Ian Johnston

Cricket information
- Batting: Right-handed
- Bowling: Right-arm medium

International information
- National side: Ireland;

Career statistics
| Competition | First-class | List A |
| Matches | 3 | 2 |
| Runs scored | 86 | 30 |
| Batting average | 28.66 | 15.00 |
| 100s/50s | 0/0 | 0/0 |
| Top score | 34 | 17 |
| Balls bowled | 6 | 18 |
| Wickets | 0 | 1 |
| Bowling average | – | 25.00 |
| 5 wickets in innings | – | 0 |
| 10 wickets in match | – | 0 |
| Best bowling | – | 1/25 |
| Catches/stumpings | 3/– | 0/– |
- Source: CricketArchive, 16 November 2022

= Ian Johnston (cricketer) =

Robert Ian Johnston (born 1 July 1948) is an Irish former cricketer. A right-handed batsman and right-arm medium pace bowler, he played 15 times for the Ireland cricket team between 1979 and 1983, including three first-class matches and two List A matches.

==Playing career==

Johnston made his debut for Ireland against Surrey in June 1979 and made his first-class debut against Sri Lanka the following month. He also played against FW Millett's XI, Scotland, the MCC, Wales and Worcestershire in 1979. He played four times in 1980, including two matches against the West Indies and his List A debut against Middlesex at Lord's.
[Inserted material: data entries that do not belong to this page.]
What follows belongs to an exercise in optimizing a design on an open flow for small area, a short achievable clock period and few clock cycles; a production flow would make more cautious choices. In this exercise RTL edits were held to simulation tests only and were not proved equivalent to the original. Power figures rest on the tool's default switching activity, not on a simulated workload.

<file path="flow/run.sh">
#!/bin/bash
# synth_recipe.tcl (not shown) runs the flow's synth.tcl, then flattens the netlist and writes it again
# the make line also repeats each setting of config.mk as NAME=value (left out here)
make -C /OpenROAD-flow-scripts/flow DESIGN_CONFIG=/design/flow/config.mk WORK_HOME=/design/flow/orfs CLKGATE_MAP_FILE= SYNTH_SCRIPT=/design/flow/synth_recipe.tcl finish
</file>
<file path="flow/config.mk">
export PLATFORM = sky130hd
export DESIGN_NAME = bunny24_cipher
export DESIGN_NICKNAME = bunny24_cipher
export VERILOG_FILES = /design/flow/design.v
export SDC_FILE = /design/flow/constraint.sdc
export NUM_CORES = 4
export LEC_CHECK = 0
export ABC_AREA = 1
export CAP_MARGIN = 20
export CORE_MARGIN = 2
export CORE_UTILIZATION = 40
export CTS_BUF_LIST = sky130_fd_sc_hd__clkbuf_4 sky130_fd_sc_hd__clkbuf_8
export SETUP_SLACK_MARGIN = 5
export SLEW_MARGIN = 20
</file>
<file path="flow/constraint.sdc">
create_clock -name core_clock -period 8.0 [get_ports {clk}]
set_input_delay 1.6000 -clock core_clock [delete_from_list [all_inputs] [get_ports {clk}]]
set_output_delay 1.6000 -clock core_clock [all_outputs]
set_load 0.01 [all_outputs]
</file>
<file path="flow/design.v">
module bunny24_s0 (input [5:0] v, output [5:0] y);
  localparam [63:0] T0 = 64'hE54E19FA44D64C56;
  localparam [63:0] T1 = 64'h1472389AFE8AE2F8;
  localparam [63:0] T2 = 64'h79A0DE7F6C44E08C;
  localparam [63:0] T3 = 64'h528745F39439E6D4;
  localparam [63:0] T4 = 64'h052C576E876B29F8;
  localparam [63:0] T5 = 64'hB290D9B632FA391C;
  assign y[0] = T0[v];
  assign y[1] = T1[v];
  assign y[2] = T2[v];
  assign y[3] = T3[v];
  assign y[4] = T4[v];
  assign y[5] = T5[v];
endmodule
module bunny24_s1 (input [5:0] v, output [5:0] y);
  localparam [63:0] T0 = 64'h9CF505930A636CFA;
  localparam [63:0] T1 = 64'hE82B4D8E714DD4E8;
  localparam [63:0] T2 = 64'hA695A96503CFF3C0;
  localparam [63:0] T3 = 64'h3F0330F3F330FCC0;
  localparam [63:0] T4 = 64'h14D8D7E4D7E414D8;
  localparam [63:0] T5 = 64'hA335533A3AAC355C;
  assign y[0] = T0[v];
  assign y[1] = T1[v];
  assign y[2] = T2[v];
  assign y[3] = T3[v];
  assign y[4] = T4[v];
  assign y[5] = T5[v];
endmodule
module bunny24_s2 (input [5:0] v, output [5:0] y);
  localparam [63:0] T0 = 64'h4BDD78EE881E44D2;
  localparam [63:0] T1 = 64'hC65050C66CFAFA6C;
  localparam [63:0] T2 = 64'h9C3663C9C99CC99C;
  localparam [63:0] T3 = 64'h3F0330F3F330FCC0;
  localparam [63:0] T4 = 64'h4EBEE4EB72822728;
  localparam [63:0] T5 = 64'h3AA3CAACCA533A5C;
  assign y[0] = T0[v];
  assign y[1] = T1[v];
  assign y[2] = T2[v];
  assign y[3] = T3[v];
  assign y[4] = T4[v];
  assign y[5] = T5[v];
endmodule
module bunny24_s3 (input [5:0] v, output [5:0] y);
  localparam [63:0] T0 = 64'hE54E19FA44D64C56;
  localparam [63:0] T1 = 64'h1472389AFE8AE2F8;
  localparam [63:0] T2 = 64'h865F218093BB1F73;
  localparam [63:0] T3 = 64'h528745F39439E6D4;
  localparam [63:0] T4 = 64'h052C576E876B29F8;
  localparam [63:0] T5 = 64'hB290D9B632FA391C;
  assign y[0] = T0[v];
  assign y[1] = T1[v];
  assign y[2] = T2[v];
  assign y[3] = T3[v];
  assign y[4] = T4[v];
  assign y[5] = T5[v];
endmodule
module bunny24_is0 (input [5:0] v, output [5:0] y);
  localparam [63:0] T0 = 64'hE54E19FA44D64C56;
  localparam [63:0] T1 = 64'h1472389AFE8AE2F8;
  localparam [63:0] T2 = 64'h79A0DE7F6C44E08C;
  localparam [63:0] T3 = 64'h528745F39439E6D4;
  localparam [63:0] T4 = 64'h052C576E876B29F8;
  localparam [63:0] T5 = 64'hB290D9B632FA391C;
  assign y[0] = T0[v];
  assign y[1] = T1[v];
  assign y[2] = T2[v];
  assign y[3] = T3[v];
  assign y[4] = T4[v];
  assign y[5] = T5[v];
endmodule
module bunny24_is1 (input [5:0] v, output [5:0] y);
  localparam [63:0] T0 = 64'h32197CCE89345E7A;
  localparam [63:0] T1 = 64'h885C00E7BDFFCA44;
  localparam [63:0] T2 = 64'hD73666889FB2D10C;
  localparam [63:0] T3 = 64'h6D8575926719DA54;
  localparam [63:0] T4 = 64'h2670D5EA67A70DA4;
  localparam [63:0] T5 = 64'h11A5DBAC3A7E3C44;
  assign y[0] = T0[v];
  assign y[1] = T1[v];
  assign y[2] = T2[v];
  assign y[3] = T3[v];
  assign y[4] = T4[v];
  assign y[5] = T5[v];
endmodule
module bunny24_is2 (input [5:0] v, output [5:0] y);
  localparam [63:0] T0 = 64'hBF7F61922C4664C2;
  localparam [63:0] T1 = 64'hE0E368CEC26BE0EC;
  localparam [63:0] T2 = 64'hC693BD24A5CCED48;
  localparam [63:0] T3 = 64'h6D8575926719DA54;
  localparam [63:0] T4 = 64'h791AB38545EA16EC;
  localparam [63:0] T5 = 64'hBAB3131AF8AB0B58;
  assign y[0] = T0[v];
  assign y[1] = T1[v];
  assign y[2] = T2[v];
  assign y[3] = T3[v];
  assign y[4] = T4[v];
  assign y[5] = T5[v];
endmodule
module bunny24_is3 (input [5:0] v, output [5:0] y);
  localparam [63:0] T0 = 64'h5EE491AF446DC465;
  localparam [63:0] T1 = 64'h412783A9EFA82E8F;
  localparam [63:0] T2 = 64'h970AEDF7C6440EC8;
  localparam [63:0] T3 = 64'h2578543F49936E4D;
  localparam [63:0] T4 = 64'h50C275E678B6928F;
  localparam [63:0] T5 = 64'h2B099D6B23AF93C1;
  assign y[0] = T0[v];
  assign y[1] = T1[v];
  assign y[2] = T2[v];
  assign y[3] = T3[v];
  assign y[4] = T4[v];
  assign y[5] = T5[v];
endmodule
module bunny24_sfwd (input [23:0] in, output [23:0] out);
  bunny24_s0 u0 (.v(in[23:18]), .y(out[23:18]));
  bunny24_s1 u1 (.v(in[17:12]), .y(out[17:12]));
  bunny24_s2 u2 (.v(in[11:6]), .y(out[11:6]));
  bunny24_s3 u3 (.v(in[5:0]), .y(out[5:0]));
endmodule
module bunny24_sinv (input [23:0] in, output [23:0] out);
  bunny24_is0 u0 (.v(in[23:18]), .y(out[23:18]));
  bunny24_is1 u1 (.v(in[17:12]), .y(out[17:12]));
  bunny24_is2 u2 (.v(in[11:6]), .y(out[11:6]));
  bunny24_is3 u3 (.v(in[5:0]), .y(out[5:0]));
endmodule
module bunny24_mfwd (input [23:0] in, output [23:0] out);
  assign out[0] = in[0] ^ in[2] ^ in[4] ^ in[6] ^ in[7] ^ in[8] ^ in[9] ^ in[10] ^ in[11] ^ in[14] ^ in[15] ^ in[16] ^ in[18] ^ in[19] ^ in[20] ^ in[22] ^ in[23];
  assign out[1] = in[0] ^ in[1] ^ in[2] ^ in[3] ^ in[4] ^ in[5] ^ in[6] ^ in[14] ^ in[17] ^ in[21] ^ in[22];
  assign out[2] = in[1] ^ in[2] ^ in[3] ^ in[4] ^ in[5] ^ in[6] ^ in[7] ^ in[15] ^ in[18] ^ in[22] ^ in[23];
  assign out[3] = in[3] ^ in[5] ^ in[9] ^ in[10] ^ in[11] ^ in[12] ^ in[14] ^ in[15] ^ in[18] ^ in[20] ^ in[22];
  assign out[4] = in[0] ^ in[2] ^ in[6] ^ in[7] ^ in[8] ^ in[9] ^ in[12] ^ in[13] ^ in[14] ^ in[18] ^ in[20] ^ in[21] ^ in[22];
  assign out[5] = in[1] ^ in[3] ^ in[6] ^ in[7] ^ in[8] ^ in[9] ^ in[10] ^ in[13] ^ in[14] ^ in[15] ^ in[18] ^ in[19] ^ in[21] ^ in[22] ^ in[23];
  assign out[6] = in[1] ^ in[2] ^ in[5] ^ in[6] ^ in[8] ^ in[14] ^ in[19] ^ in[20] ^ in[23];
  assign out[7] = in[1] ^ in[3] ^ in[5] ^ in[6] ^ in[7] ^ in[8] ^ in[9] ^ in[12] ^ in[14] ^ in[15] ^ in[19] ^ in[21] ^ in[23];
  assign out[8] = in[2] ^ in[4] ^ in[6] ^ in[7] ^ in[8] ^ in[9] ^ in[10] ^ in[12] ^ in[13] ^ in[15] ^ in[16] ^ in[20] ^ in[22];
  assign out[9] = in[0] ^ in[1] ^ in[2] ^ in[3] ^ in[7] ^ in[9] ^ in[10] ^ in[11] ^ in[13] ^ in[16] ^ in[17] ^ in[18] ^ in[19] ^ in[20] ^ in[21];
  assign out[10] = in[0] ^ in[3] ^ in[4] ^ in[5] ^ in[6] ^ in[10] ^ in[11] ^ in[12] ^ in[17] ^ in[18] ^ in[21] ^ in[22] ^ in[23];
  assign out[11] = in[0] ^ in[1] ^ in[4] ^ in[5] ^ in[7] ^ in[11] ^ in[13] ^ in[18] ^ in[19] ^ in[22] ^ in[23];
  assign out[12] = in[1] ^ in[3] ^ in[7] ^ in[9] ^ in[10] ^ in[11] ^ in[13] ^ in[14] ^ in[16] ^ in[17] ^ in[18] ^ in[19] ^ in[20];
  assign out[13] = in[0] ^ in[1] ^ in[2] ^ in[3] ^ in[4] ^ in[7] ^ in[8] ^ in[9] ^ in[13] ^ in[15] ^ in[16] ^ in[18] ^ in[21];
  assign out[14] = in[0] ^ in[1] ^ in[2] ^ in[3] ^ in[4] ^ in[5] ^ in[8] ^ in[9] ^ in[10] ^ in[12] ^ in[14] ^ in[16] ^ in[17] ^ in[19] ^ in[22];
  assign out[15] = in[2] ^ in[4] ^ in[5] ^ in[7] ^ in[12] ^ in[14] ^ in[15] ^ in[16] ^ in[18] ^ in[19] ^ in[23];
  assign out[16] = in[1] ^ in[5] ^ in[7] ^ in[8] ^ in[9] ^ in[10] ^ in[11] ^ in[12] ^ in[14] ^ in[15] ^ in[18];
  assign out[17] = in[0] ^ in[2] ^ in[6] ^ in[8] ^ in[9] ^ in[10] ^ in[11] ^ in[12] ^ in[13] ^ in[15] ^ in[16] ^ in[18] ^ in[19];
  assign out[18] = in[1] ^ in[6] ^ in[11] ^ in[12] ^ in[15] ^ in[16] ^ in[17] ^ in[18] ^ in[19] ^ in[21] ^ in[22];
  assign out[19] = in[1] ^ in[2] ^ in[6] ^ in[7] ^ in[11] ^ in[13] ^ in[15] ^ in[18] ^ in[20] ^ in[21] ^ in[23];
  assign out[20] = in[0] ^ in[2] ^ in[3] ^ in[7] ^ in[8] ^ in[12] ^ in[14] ^ in[16] ^ in[19] ^ in[21] ^ in[22];
  assign out[21] = in[0] ^ in[3] ^ in[4] ^ in[8] ^ in[9] ^ in[11] ^ in[12] ^ in[13] ^ in[16] ^ in[19] ^ in[20] ^ in[21] ^ in[23];
  assign out[22] = in[4] ^ in[5] ^ in[9] ^ in[10] ^ in[11] ^ in[13] ^ in[14] ^ in[15] ^ in[16] ^ in[19] ^ in[20];
  assign out[23] = in[0] ^ in[5] ^ in[10] ^ in[11] ^ in[14] ^ in[15] ^ in[16] ^ in[17] ^ in[18] ^ in[20] ^ in[21];
endmodule
module bunny24_minv (input [23:0] in, output [23:0] out);
  assign out[0] = in[0] ^ in[1] ^ in[4] ^ in[9] ^ in[10] ^ in[11] ^ in[12] ^ in[13] ^ in[14] ^ in[16] ^ in[17] ^ in[18] ^ in[20] ^ in[21] ^ in[22];
  assign out[1] = in[2] ^ in[4] ^ in[5] ^ in[9] ^ in[15] ^ in[16] ^ in[19] ^ in[20] ^ in[23];
  assign out[2] = in[3] ^ in[5] ^ in[6] ^ in[10] ^ in[12] ^ in[16] ^ in[17] ^ in[20] ^ in[21];
  assign out[3] = in[0] ^ in[1] ^ in[6] ^ in[7] ^ in[9] ^ in[10] ^ in[12] ^ in[14] ^ in[16] ^ in[18] ^ in[20];
  assign out[4] = in[2] ^ in[4] ^ in[7] ^ in[8] ^ in[9] ^ in[12] ^ in[14] ^ in[15] ^ in[16] ^ in[18] ^ in[19] ^ in[20] ^ in[22];
  assign out[5] = in[0] ^ in[3] ^ in[5] ^ in[8] ^ in[9] ^ in[10] ^ in[12] ^ in[13] ^ in[15] ^ in[16] ^ in[17] ^ in[19] ^ in[20] ^ in[21] ^ in[23];
  assign out[6] = in[0] ^ in[3] ^ in[4] ^ in[5] ^ in[6] ^ in[7] ^ in[8] ^ in[11] ^ in[13] ^ in[14] ^ in[16] ^ in[18] ^ in[21];
  assign out[7] = in[1] ^ in[3] ^ in[9] ^ in[11] ^ in[12] ^ in[13] ^ in[15] ^ in[16] ^ in[17] ^ in[18] ^ in[19] ^ in[21] ^ in[22];
  assign out[8] = in[0] ^ in[2] ^ in[4] ^ in[10] ^ in[12] ^ in[13] ^ in[14] ^ in[16] ^ in[17] ^ in[19] ^ in[20] ^ in[22] ^ in[23];
  assign out[9] = in[0] ^ in[1] ^ in[4] ^ in[6] ^ in[7] ^ in[8] ^ in[12] ^ in[15] ^ in[16] ^ in[17] ^ in[18] ^ in[20] ^ in[23];
  assign out[10] = in[1] ^ in[2] ^ in[3] ^ in[4] ^ in[6] ^ in[9] ^ in[11] ^ in[12] ^ in[14] ^ in[17] ^ in[19];
  assign out[11] = in[2] ^ in[3] ^ in[4] ^ in[5] ^ in[6] ^ in[7] ^ in[10] ^ in[12] ^ in[13] ^ in[15] ^ in[20];
  assign out[12] = in[1] ^ in[2] ^ in[6] ^ in[8] ^ in[12] ^ in[13] ^ in[17] ^ in[18] ^ in[23];
  assign out[13] = in[0] ^ in[1] ^ in[3] ^ in[6] ^ in[7] ^ in[8] ^ in[9] ^ in[12] ^ in[14] ^ in[17] ^ in[18] ^ in[19] ^ in[23];
  assign out[14] = in[1] ^ in[2] ^ in[4] ^ in[6] ^ in[7] ^ in[8] ^ in[9] ^ in[10] ^ in[12] ^ in[13] ^ in[15] ^ in[19] ^ in[20];
  assign out[15] = in[0] ^ in[1] ^ in[3] ^ in[5] ^ in[7] ^ in[9] ^ in[10] ^ in[11] ^ in[12] ^ in[14] ^ in[16] ^ in[17] ^ in[20] ^ in[21] ^ in[23];
  assign out[16] = in[0] ^ in[4] ^ in[6] ^ in[10] ^ in[11] ^ in[15] ^ in[21] ^ in[22] ^ in[23];
  assign out[17] = in[0] ^ in[1] ^ in[5] ^ in[7] ^ in[11] ^ in[12] ^ in[16] ^ in[22] ^ in[23];
  assign out[18] = in[3] ^ in[6] ^ in[10] ^ in[11] ^ in[12] ^ in[14] ^ in[16] ^ in[17] ^ in[18] ^ in[20] ^ in[21];
  assign out[19] = in[0] ^ in[3] ^ in[4] ^ in[6] ^ in[7] ^ in[10] ^ in[13] ^ in[14] ^ in[15] ^ in[16] ^ in[19] ^ in[20] ^ in[22];
  assign out[20] = in[1] ^ in[4] ^ in[5] ^ in[6] ^ in[7] ^ in[8] ^ in[11] ^ in[14] ^ in[15] ^ in[16] ^ in[17] ^ in[18] ^ in[20] ^ in[21] ^ in[23];
  assign out[21] = in[0] ^ in[2] ^ in[3] ^ in[5] ^ in[7] ^ in[8] ^ in[9] ^ in[10] ^ in[11] ^ in[14] ^ in[15] ^ in[18] ^ in[19] ^ in[20] ^ in[22];
  assign out[22] = in[1] ^ in[4] ^ in[8] ^ in[9] ^ in[12] ^ in[14] ^ in[15] ^ in[17] ^ in[18] ^ in[19] ^ in[23];
  assign out[23] = in[2] ^ in[5] ^ in[9] ^ in[10] ^ in[13] ^ in[15] ^ in[16] ^ in[19] ^ in[20];
endmodule
module bunny24_cipher (
  input         clk,
  input         rst,         
  input         key_valid,
  input  [23:0] key_in,
  output        key_ready,
  input         in_valid,
  input  [1:0]  in_mode,
  input  [23:0] in_data,
  output        in_ready,
  output        out_valid,
  output [23:0] out_data,
  input         out_ready
);
  localparam NP = 3;             
  localparam NT = 8;             
  localparam TW = 4;             
  reg        kfire_q;            
  reg        have_key;
  reg        kexp;               
  reg        kinit;              
  reg [4:0]  kcnt;               
  reg        kwr;                
  reg [4:0]  kcnt_d;             
  reg [23:0] key_reg;            
  reg [23:0] rk [0:15];          
  reg [47:0] win;                
  reg         in_ready_r, key_ready_r;
  wire [23:0] a0, sf0;           
  wire [5:0]  w7   = sf0[5:0] ^ a0[23:18];
  wire [47:0] win0 = {a0, sf0[23:18] ^ a0[17:12], sf0[17:12] ^ a0[11:6],
                      sf0[11:6] ^ a0[5:0], w7};
  wire [5:0]  x7r = {win[4:0], win[5]};
  wire [5:0]  t1, t2;
  bunny24_s1 u_ks1 (.v(x7r), .y(t1));
  bunny24_s2 u_ks2 (.v(win[5:0]), .y(t2));
  wire [5:0]  g  = kcnt[0] ? t2 : (t1 ^ 6'h2A);
  wire [5:0]  n0 = win[47:42] ^ g;
  wire [5:0]  n1 = win[41:36] ^ n0;
  wire [5:0]  n2 = win[35:30] ^ n1;
  wire [5:0]  n3 = win[29:24] ^ n2;
  wire [23:0] lanes  = {n0, n1, n2, n3};
  wire        kchunk = kexp & ~kinit;
  wire        kdone  = kchunk & (kcnt == 5'd18);
  integer r, j, ip;
  always @(posedge clk) begin
    for (r = 0; r < 16; r = r + 1)
      for (j = 0; j < 4; j = j + 1) begin
        ip = 20 * (r / 5) + (r % 5) + 5 * j;
        if (kwr && kcnt_d == ip / 4)
          rk[r][23 - 6 * j -: 6] <= win[23 - 6 * (ip % 4) -: 6];
      end
  end
  wire fire_key = key_valid & key_ready_r;
  always @(posedge clk) begin
    if (fire_key)
      key_reg <= key_in;
    if (kinit)
      win <= win0;
    else
      win <= {win[23:0], lanes};
    kinit <= kfire_q;
    kwr    <= kchunk & ~rst;
    kcnt_d <= kcnt;
    if (kfire_q)
      kcnt <= 5'd0;
    else if (kchunk)
      kcnt <= kcnt + 5'd1;
  end
  reg  [NP-1:0] ente, entd;      
  reg  [TW-1:0] itag;            
  wire        fire_in = in_valid & in_ready_r;
  wire [23:0] win_blk = in_mode[1] ? (in_data ^ key_reg) :
                        (in_mode[0] ? (in_data ^ rk[15]) : (in_data ^ rk[0]));
  wire [NP-1:0] av_v, alast_v, av_n_v, blast_v;
  wire [TW-1:0] btag_v [0:NP-1];
  wire [23:0]   nxt_v  [0:NP-1];
  wire [23:0]   a_v    [0:NP-1];
  wire [23:0]   sf_v   [0:NP-1];
  genvar p;
  generate
    for (p = 0; p < NP; p = p + 1) begin : g_pipe
      localparam ANY = (p == 0);
      localparam DEC = (p == 2);
      reg [23:0] a, b;
      reg        av, adec, ared, bv, bdec, bred;
      reg [3:0]  akidx, bkidx;   
      reg [TW-1:0] atag, btag;
      wire [23:0] h1, sf, h2;
      if (ANY) begin : g_any
        wire [23:0] mi, mf, si;
        bunny24_sfwd u_sf (.in(a), .out(sf));
        bunny24_minv u_mi (.in(a), .out(mi));
        bunny24_mfwd u_mf (.in(b), .out(mf));
        bunny24_sinv u_si (.in(b), .out(si));
        assign h1 = adec ? mi : sf;
        assign h2 = bdec ? si : mf;
      end else if (DEC) begin : g_dec
        bunny24_minv u_mi (.in(a), .out(h1));
        bunny24_sinv u_si (.in(b), .out(h2));
        assign sf = 24'd0;
      end else begin : g_enc
        bunny24_sfwd u_sf (.in(a), .out(h1));
        bunny24_mfwd u_mf (.in(b), .out(h2));
        assign sf = h1;
      end
      wire [23:0] kround = bred ? key_reg : rk[bkidx];
      wire [23:0] nxt    = h2 ^ kround;
      wire        alast  = av & (akidx == (adec ? 4'd0 : 4'd15));
      wire        blast  = bv & (bkidx == (bdec ? 4'd0 : 4'd15));
      wire        bcont  = bv & ~blast;
      wire [3:0]  bkidx_n = bdec ? bkidx - 4'd1 : bkidx + 4'd1;
      wire        av_n   = bcont | (fire_in & (in_mode[0] ? entd[p] : ente[p]));
      always @(posedge clk) begin
        b     <= h1;
        bdec  <= ANY ? adec : DEC;
        bred  <= ared;
        bkidx <= akidx;
        btag  <= atag;
        if (bcont) begin
          a     <= nxt;
          adec  <= ANY ? bdec : DEC;
          ared  <= bred;
          akidx <= bkidx_n;
          atag  <= btag;
        end else begin
          a     <= (p == 0 && kfire_q) ? key_reg : win_blk;
          adec  <= ANY ? in_mode[0] : DEC;
          ared  <= in_mode[1];
          akidx <= (in_mode[1] ^ in_mode[0]) ? 4'd14 : 4'd1;
          atag  <= itag;
        end
        if (rst) begin
          av <= 1'b0;
          bv <= 1'b0;
        end else begin
          av <= av_n;
          bv <= av;
        end
      end
      assign av_v[p]    = av;
      assign alast_v[p] = alast;
      assign av_n_v[p]  = av_n;
      assign blast_v[p] = blast;
      assign btag_v[p]  = btag;
      assign nxt_v[p]   = nxt;
      assign a_v[p]     = a;
      assign sf_v[p]    = sf;
    end
  endgenerate
  assign a0  = a_v[0];
  assign sf0 = sf_v[0];
  reg [23:0] res [0:NT-1];
  reg [NT-1:0] resv;
  reg [23:0] obuf;
  reg        ov;
  reg [TW-1:0] otag;             
  reg [TW-1:0] cnt;              
  wire deliver = ov & out_ready;
  wire ofree   = ~ov | out_ready;
  wire take    = resv[otag] & ofree;
  integer t, q;
  always @(posedge clk) begin
    if (take)
      obuf <= res[otag];
    for (t = 0; t < NT; t = t + 1)
      for (q = 0; q < NP; q = q + 1)
        if (blast_v[q] && btag_v[q] == t)
          res[t] <= nxt_v[q];
  end
  wire kexp_n = kfire_q | (kexp & ~kdone);
  wire kbusy_n = kexp_n | kchunk;          
  wire [4:0] kcnt_n = kfire_q ? 5'd0 : (kchunk ? kcnt + 5'd1 : kcnt);
  wire early_ok = in_valid & ~fire_in & (in_mode[1] | (~in_mode[0] & (kcnt_n >= 5'd5)));
  wire [TW-1:0] cnt_n = cnt + fire_in - deliver;
  wire [NP-1:0] afree = ~av_v | alast_v;    
  wire [NP-1:0] ente_n = afree[1] ? 3'b010 : {2'b00, afree[0]};
  wire [NP-1:0] entd_n = afree[2] ? 3'b100 : {2'b00, afree[0]};
  wire free_e = afree[1] | afree[0], free_d = afree[2] | afree[0];
  wire free_ok = (free_e & free_d) |
                 (in_valid & ~fire_in & (in_mode[0] ? free_d : free_e));
  always @(posedge clk) begin
    ente <= ente_n;
    entd <= entd_n;
    if (rst) begin
      kfire_q     <= 1'b0;
      have_key    <= 1'b0;
      kexp        <= 1'b0;
      ov          <= 1'b0;
      resv        <= {NT{1'b0}};
      itag        <= 0;
      otag        <= 0;
      cnt         <= 0;
      in_ready_r  <= 1'b0;
      key_ready_r <= 1'b1;
    end else begin
      kfire_q  <= fire_key;
      have_key <= have_key | fire_key;
      kexp     <= kexp_n;
      if (fire_in)
        itag <= (itag == NT - 1) ? 0 : itag + 1'b1;
      if (take) begin
        ov   <= 1'b1;
        otag <= (otag == NT - 1) ? 0 : otag + 1'b1;
      end else if (deliver)
        ov <= 1'b0;
      for (t = 0; t < NT; t = t + 1)
        if (take && otag == t)
          resv[t] <= 1'b0;
        else
          for (q = 0; q < NP; q = q + 1)
            if (blast_v[q] && btag_v[q] == t)
              resv[t] <= 1'b1;
      cnt <= cnt_n;
      in_ready_r  <= have_key & ~fire_key & (~kbusy_n | early_ok) & ~kfire_q &
                     free_ok & (cnt_n != NT);
      key_ready_r <= ~fire_in & ~kbusy_n & ~kfire_q & ~(|av_n_v) & (&afree);
    end
  end
  assign key_ready = key_ready_r;
  assign in_ready  = in_ready_r;
  assign out_valid = ov;
  assign out_data  = obuf;
endmodule
</file>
He played against Canada and Middlesex in 1981, and against Sussex and Scotland in 1983, his final games for Ireland.

==Statistics==

In all matches for Ireland, Johnston scored 361 runs at an average of 24.07, scoring two half-centuries with a top score of 72 against the MCC in June 1980. He took four wickets at an average of 45.29, with best innings bowling figures of 2/49 against Middlesex in July 1981.